4.9 KiB
4.9 KiB
Document Upload - Chunking Removed ✅
Issue Found
Despite the Collector/Extractor refactor, document uploads were still auto-chunking files into semantic pieces.
What Was Happening (Before)
// upload-document/route.ts
const chunks = chunkDocument(content, {
maxChunkSize: 2000,
chunkOverlap: 200,
});
for (const chunk of chunks) {
await createKnowledgeItem({
title: `${file.name} (chunk ${i}/${total})`,
content: chunk.content,
});
}
Result:
- 1 file upload → 5-10 separate knowledge_items
- Each chunk stored as separate record
- Auto-chunking contradicted Extractor AI's collaborative approach
What Happens Now (After)
// upload-document/route.ts
const knowledgeItem = await createKnowledgeItem({
title: file.name,
content: content, // Whole document
sourceMeta: {
tags: ['document', 'uploaded', 'pending_extraction'],
},
});
Result:
- 1 file upload → 1 knowledge_item
- Whole document stored intact
- Tagged as
pending_extraction - Extractor AI will review and collaboratively chunk
Files Changed
1. app/api/projects/[projectId]/knowledge/upload-document/route.ts
Removed:
chunkDocument()import and calls- Loop creating multiple knowledge_items
- Chunk metadata tracking
Added:
- Single knowledge_item creation with full content
pending_extractiontag- Status tracking in contextSources
Before:
const chunks = chunkDocument(content, {...});
for (const chunk of chunks) {
const knowledgeItem = await createKnowledgeItem({
title: `${file.name} (chunk ${i}/${total})`,
content: chunk.content,
});
}
After:
const knowledgeItem = await createKnowledgeItem({
title: file.name,
content: content, // Whole document
sourceMeta: {
tags: ['pending_extraction'],
},
});
2. app/[workspace]/project/[projectId]/context/page.tsx
Changed UI text:
- Before: "Documents will be automatically chunked and processed for AI context."

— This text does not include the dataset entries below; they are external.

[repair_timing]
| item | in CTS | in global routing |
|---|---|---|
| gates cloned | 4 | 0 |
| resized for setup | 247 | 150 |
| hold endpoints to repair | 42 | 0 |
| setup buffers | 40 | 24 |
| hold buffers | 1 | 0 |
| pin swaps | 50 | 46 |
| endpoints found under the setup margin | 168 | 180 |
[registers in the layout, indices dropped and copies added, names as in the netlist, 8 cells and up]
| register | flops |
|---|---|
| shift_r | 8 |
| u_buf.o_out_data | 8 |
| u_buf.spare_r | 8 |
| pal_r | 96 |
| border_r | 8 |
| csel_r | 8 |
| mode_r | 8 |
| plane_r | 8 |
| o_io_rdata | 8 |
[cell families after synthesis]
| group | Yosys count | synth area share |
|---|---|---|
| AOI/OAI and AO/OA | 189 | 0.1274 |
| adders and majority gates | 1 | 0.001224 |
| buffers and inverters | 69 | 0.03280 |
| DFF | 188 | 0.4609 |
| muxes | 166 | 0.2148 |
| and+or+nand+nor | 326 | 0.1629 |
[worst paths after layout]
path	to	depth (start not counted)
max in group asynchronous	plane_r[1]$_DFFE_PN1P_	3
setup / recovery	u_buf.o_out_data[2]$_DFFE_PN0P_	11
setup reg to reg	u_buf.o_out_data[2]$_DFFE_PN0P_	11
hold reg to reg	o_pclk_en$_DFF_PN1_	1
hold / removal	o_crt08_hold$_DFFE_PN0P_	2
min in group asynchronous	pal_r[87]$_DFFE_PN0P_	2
--- src/verilog/uss_pkg.sv ---
// Shared constants and types for the universal shift/storage register
`default_nettype none
package uss_pkg;
    // ==========================================================
    // Widths
    localparam int unsigned USS_WIDTH       = 8;
    localparam int unsigned USS_BUF_DEPTH   = 2;
    // ==========================================================
    // Bit positions of the register ends
    localparam int unsigned USS_LOW_BIT     = 0;
    localparam int unsigned USS_HIGH_BIT    = USS_WIDTH - 1;
    // ==========================================================
    // Reset value of the register
    localparam logic [USS_WIDTH-1:0] USS_CLEAR_VAL = 8'h00;
    // ==========================================================
    // Mode encoding: {mode_select_high, mode_select_low}
    localparam logic [1:0] USS_MODE_HOLD    = 2'h0;
    localparam logic [1:0] USS_MODE_SHR     = 2'h1;
    localparam logic [1:0] USS_MODE_SHL     = 2'h2;
    localparam logic [1:0] USS_MODE_LOAD    = 2'h3;
    // Reset variant selection values
    localparam logic       USS_VARIANT_ASYNC = 1'b0;
    localparam logic       USS_VARIANT_SYNC  = 1'b1;
    // Operation type decoded from the selects
    typedef enum logic [1:0] {
        USS_OP_HOLD,
        USS_OP_SHR,
        USS_OP_SHL,
        USS_OP_LOAD
    } uss_op_e;
endpackage
`default_nettype wire

--- src/verilog/uss_stream_if.sv ---
// Interface carrying the register-contents stream into the output buffer
`timescale 1ns/10ps
`default_nettype none
interface uss_stream_if
    import uss_pkg::*;
#(
    parameter int unsigned WIDTH = USS_WIDTH
);
    // Data word and handshake
    logic [WIDTH-1:0] data;
    logic             valid;
    logic             ready;
    // Producer side
    modport src (output data, output valid, input ready);
    // Consumer side
    modport dst (input data, input valid, output ready);
endinterface
`default_nettype wire

--- src/verilog/uss_skid_buf.sv ---
// Two-entry buffer with valid/ready on both sides
`timescale 1ns/10ps
`default_nettype none
module uss_skid_buf
    import uss_pkg::*;
#(
    parameter int unsigned WIDTH = USS_WIDTH,
    parameter int unsigned DEPTH = USS_BUF_DEPTH
) (
    // Clock and reset
    input  wire logic       clk,
    input  wire logic       rst_b,
    // Fill side
    uss_stream_if.dst       in_s,
    // Drain side
    output logic [WIDTH-1:0] out_data,
    output logic             out_valid,
    input  wire logic        out_ready
);
    localparam int unsigned PW = $clog2(DEPTH);
    // ==========================================================
    // Storage and pointers
    logic [WIDTH-1:0] mem_reg [DEPTH];   // Entries
    logic [PW-1:0]    wr_ptr_reg;        // Next write slot
    logic [PW-1:0]    rd_ptr_reg;        // Oldest entry
    logic [PW:0]      count_reg;         // Occupancy
    wire  logic       push;
    wire  logic       pop;
    wire  logic       full;
    wire  logic       empty;
    // Honest flags; ready falls when full so the source stalls
    assign full          = (count_reg == (PW+1)'(DEPTH));
    assign empty         = (count_reg == '0);
    assign in_s.ready    = !full;
    assign push          = in_s.valid && !full;
    assign pop           = !empty && out_ready;
    // Read data straight from the oldest storage entry
    assign out_data      = mem_reg[rd_ptr_reg];
    assign out_valid     = !empty;
    // ==========================================================
    // Entry write; storage needs no reset
    always_ff @(posedge clk) begin
        if (push) begin
            mem_reg[wr_ptr_reg] <= in_s.data;
        end
    end
    // Pointer and count update
    always_ff @(posedge clk or negedge rst_b) begin
        if (!rst_b) begin
            wr_ptr_reg <= '0;
            rd_ptr_reg <= '0;
            count_reg  <= '0;
        end else begin
            if (push) begin
                wr_ptr_reg <= PW'((wr_ptr_reg + 1'b1) % DEPTH);
            end
            if (pop) begin
                rd_ptr_reg <= PW'((rd_ptr_reg + 1'b1) % DEPTH);
            end
            count_reg <= count_reg + (PW+1)'(push) - (PW+1)'(pop);
        end
    end
endmodule
`default_nettype wire

--- src/verilog/uss_shift_reg.sv ---
// Universal eight-bit shift/storage register with shared parallel pins
// Function
// - Inputs sampled only on rising clock edge.
// - Async variant: low clear zeroes immediately.
// - Sync variant: low clear zeroes on edge.
// - Both selects low hold contents.
// - Shift toward bit 7 or bit 0.
// - Both selects high load parallel pins.
// - Load mode releases all parallel pins from the next edge.
// - Enables low, not load: drive register.
// - Any enable high releases all pins from the next edge.
// - Pins readable while driver disabled.
`timescale 1ns/10ps
`default_nettype none
module uss_shift_reg
    import uss_pkg::*;
#(
    parameter int unsigned WIDTH     = USS_WIDTH,
    parameter logic        SYNC_CLR  = USS_VARIANT_ASYNC
) (
    // Clock
    input  wire logic             clk,
    // Chip reset and master clear
    input  wire logic             rst_b,
    input  wire logic             master_clear_n,
    // Mode selects
    input  wire logic             mode_select_low,
    input  wire logic             mode_select_high,
    // Serial inputs
    input  wire logic             serial_in_low_end,
    input  wire logic             serial_in_high_end,
    // Parallel pin drive enables, active low
    input  wire logic             port_drive_enable_a_n,
    input  wire logic             port_drive_enable_b_n,
    // Shared parallel pins split into in, out, enable
    input  wire logic [WIDTH-1:0] shared_parallel_pins_i,
    output logic [WIDTH-1:0]      shared_parallel_pins_o,
    output logic [WIDTH-1:0]      shared_parallel_pins_oe,
    // Serial end outputs
    output logic                  serial_out_low_end,
    output logic                  serial_out_high_end,
    // Buffered stream of the next contents at each shift or load edge unless an offer is stalled; clears are not sent
    output logic [WIDTH-1:0]      snap_data,
    output logic                  snap_valid,
    input  wire logic             snap_ready,
    // Stall flag: a change could not be queued
    output logic                  snap_stall
);
    // ==========================================================
    // Decode
    logic [WIDTH-1:0] q_reg;            // Register contents
    logic [WIDTH-1:0] q_next;           // Next contents
    logic             clr_async_n;      // Reset seen by the register and pin flops
    wire  logic [1:0] mode_sel;         // Packed selects
    wire  logic       is_load;          // Both selects high
    wire  logic       drive_ok;         // Both enables asserted
    wire  logic       drive_on;         // Pins driven after the next edge
    uss_op_e          op;               // Decoded operation
    wire  logic [WIDTH-1:0] shr_val;    // Shift toward bit 7
    wire  logic [WIDTH-1:0] shl_val;    // Shift toward bit 0
    wire  logic       sync_clr;         // Clocked clear request

    assign mode_sel = {mode_select_high, mode_select_low};
    assign op       = uss_op_e'(mode_sel);
    assign is_load  = (mode_sel == USS_MODE_LOAD);
    assign drive_ok = !port_drive_enable_a_n && !port_drive_enable_b_n;
    assign drive_on = drive_ok && !is_load;

    assign shr_val  = {q_reg[WIDTH-2:0], serial_in_low_end};
    assign shl_val  = {serial_in_high_end, q_reg[WIDTH-1:1]};

    // The async variant folds the master clear into the flop reset;
    // a glitch on master_clear_n then clears at once, as intended
    // clear overrides every mode of the register and pin data
    assign clr_async_n = (SYNC_CLR == USS_VARIANT_ASYNC) ? (rst_b && master_clear_n) : rst_b;
    assign sync_clr    = (SYNC_CLR == USS_VARIANT_SYNC) && !master_clear_n;

    // ==========================================================
    // Next-state selection
    always_comb begin
        case (op)
            USS_OP_HOLD: q_next = q_reg;
            USS_OP_SHR:  q_next = shr_val;
            USS_OP_SHL:  q_next = shl_val;
            // pin input path read even when undriven
            USS_OP_LOAD: q_next = shared_parallel_pins_i;
            default:     q_next = q_reg;
        endcase
    end

    // ==========================================================
    // Register; changes only on the rising edge or async clear
    // sampled on rising edge only
    always_ff @(posedge clk or negedge clr_async_n) begin
        if (!clr_async_n) begin
            q_reg <= USS_CLEAR_VAL;
        end else if (sync_clr) begin
            q_reg <= USS_CLEAR_VAL;
        end else begin
            q_reg <= q_next;
        end
    end

    // ==========================================================
    // Pin drivers. Outputs must come from flops, so the pin value and
    // enable are registered from next-cycle values; this matches the
    // register contents exactly but the enable reacts one edge late.
    logic [WIDTH-1:0] pin_o_reg;        // Registered pin data
    logic             pin_oe_reg;       // Registered drive enable
    always_ff @(posedge clk or negedge clr_async_n) begin
        if (!clr_async_n) begin
            pin_o_reg  <= USS_CLEAR_VAL;
            pin_oe_reg <= 1'b0;
        end else begin
            pin_o_reg  <= sync_clr ? USS_CLEAR_VAL : q_next;
            pin_oe_reg <= drive_on;
        end
    end
    assign shared_parallel_pins_o  = pin_o_reg;
    assign shared_parallel_pins_oe = {WIDTH{pin_oe_reg}};

    assign serial_out_low_end  = q_reg[USS_LOW_BIT];
    assign serial_out_high_end = q_reg[USS_HIGH_BIT];

    // ==========================================================
    // Change stream into the two-entry buffer
    uss_stream_if #(.WIDTH(WIDTH)) snap_if ();
    logic [WIDTH-1:0] snap_word_reg;    // Word offered to buffer
    logic             snap_vld_reg;     // Offer pending
    logic             stall_reg;        // Lost-change flag
    wire  logic       changed;          // Shift or load this edge without a clocked clear
    assign changed      = !sync_clr && (op != USS_OP_HOLD);
    assign snap_if.data = snap_word_reg;
    assign snap_if.valid = snap_vld_reg;
    // Holds an offer until taken; a change during a stall sets the flag
    always_ff @(posedge clk or negedge rst_b) begin
        if (!rst_b) begin
            snap_word_reg <= USS_CLEAR_VAL;
            snap_vld_reg  <= 1'b0;
            stall_reg     <= 1'b0;
        end else begin
            if (!snap_vld_reg || snap_if.ready) begin
                snap_vld_reg  <= changed;
                snap_word_reg <= q_next;
            end else if (changed) begin
                stall_reg <= 1'b1;
            end
        end
    end
    assign snap_stall = stall_reg;

    uss_skid_buf #(.WIDTH(WIDTH), .DEPTH(USS_BUF_DEPTH)) u_buf (
        .clk       (clk),
        .rst_b     (rst_b),
        .in_s      (snap_if),
        .out_data  (snap_data),
        .out_valid (snap_valid),
        .out_ready (snap_ready)
    );
endmodule
`default_nettype wire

- After: "Documents will be stored for the Extractor AI to review and process."
User Experience Changes
Upload Flow (Now):
- User uploads
project-spec.md - File saved to Firebase Storage
- Whole document stored as 1 knowledge_item
- Appears in Context page as "project-spec.md"
- Tagged
pending_extraction
Extraction Flow (Later):
- User says "Is that everything?" → AI transitions
- Extractor AI mode activates
- AI reads whole documents
- AI asks: "I see this section about user roles - is this important for V1?"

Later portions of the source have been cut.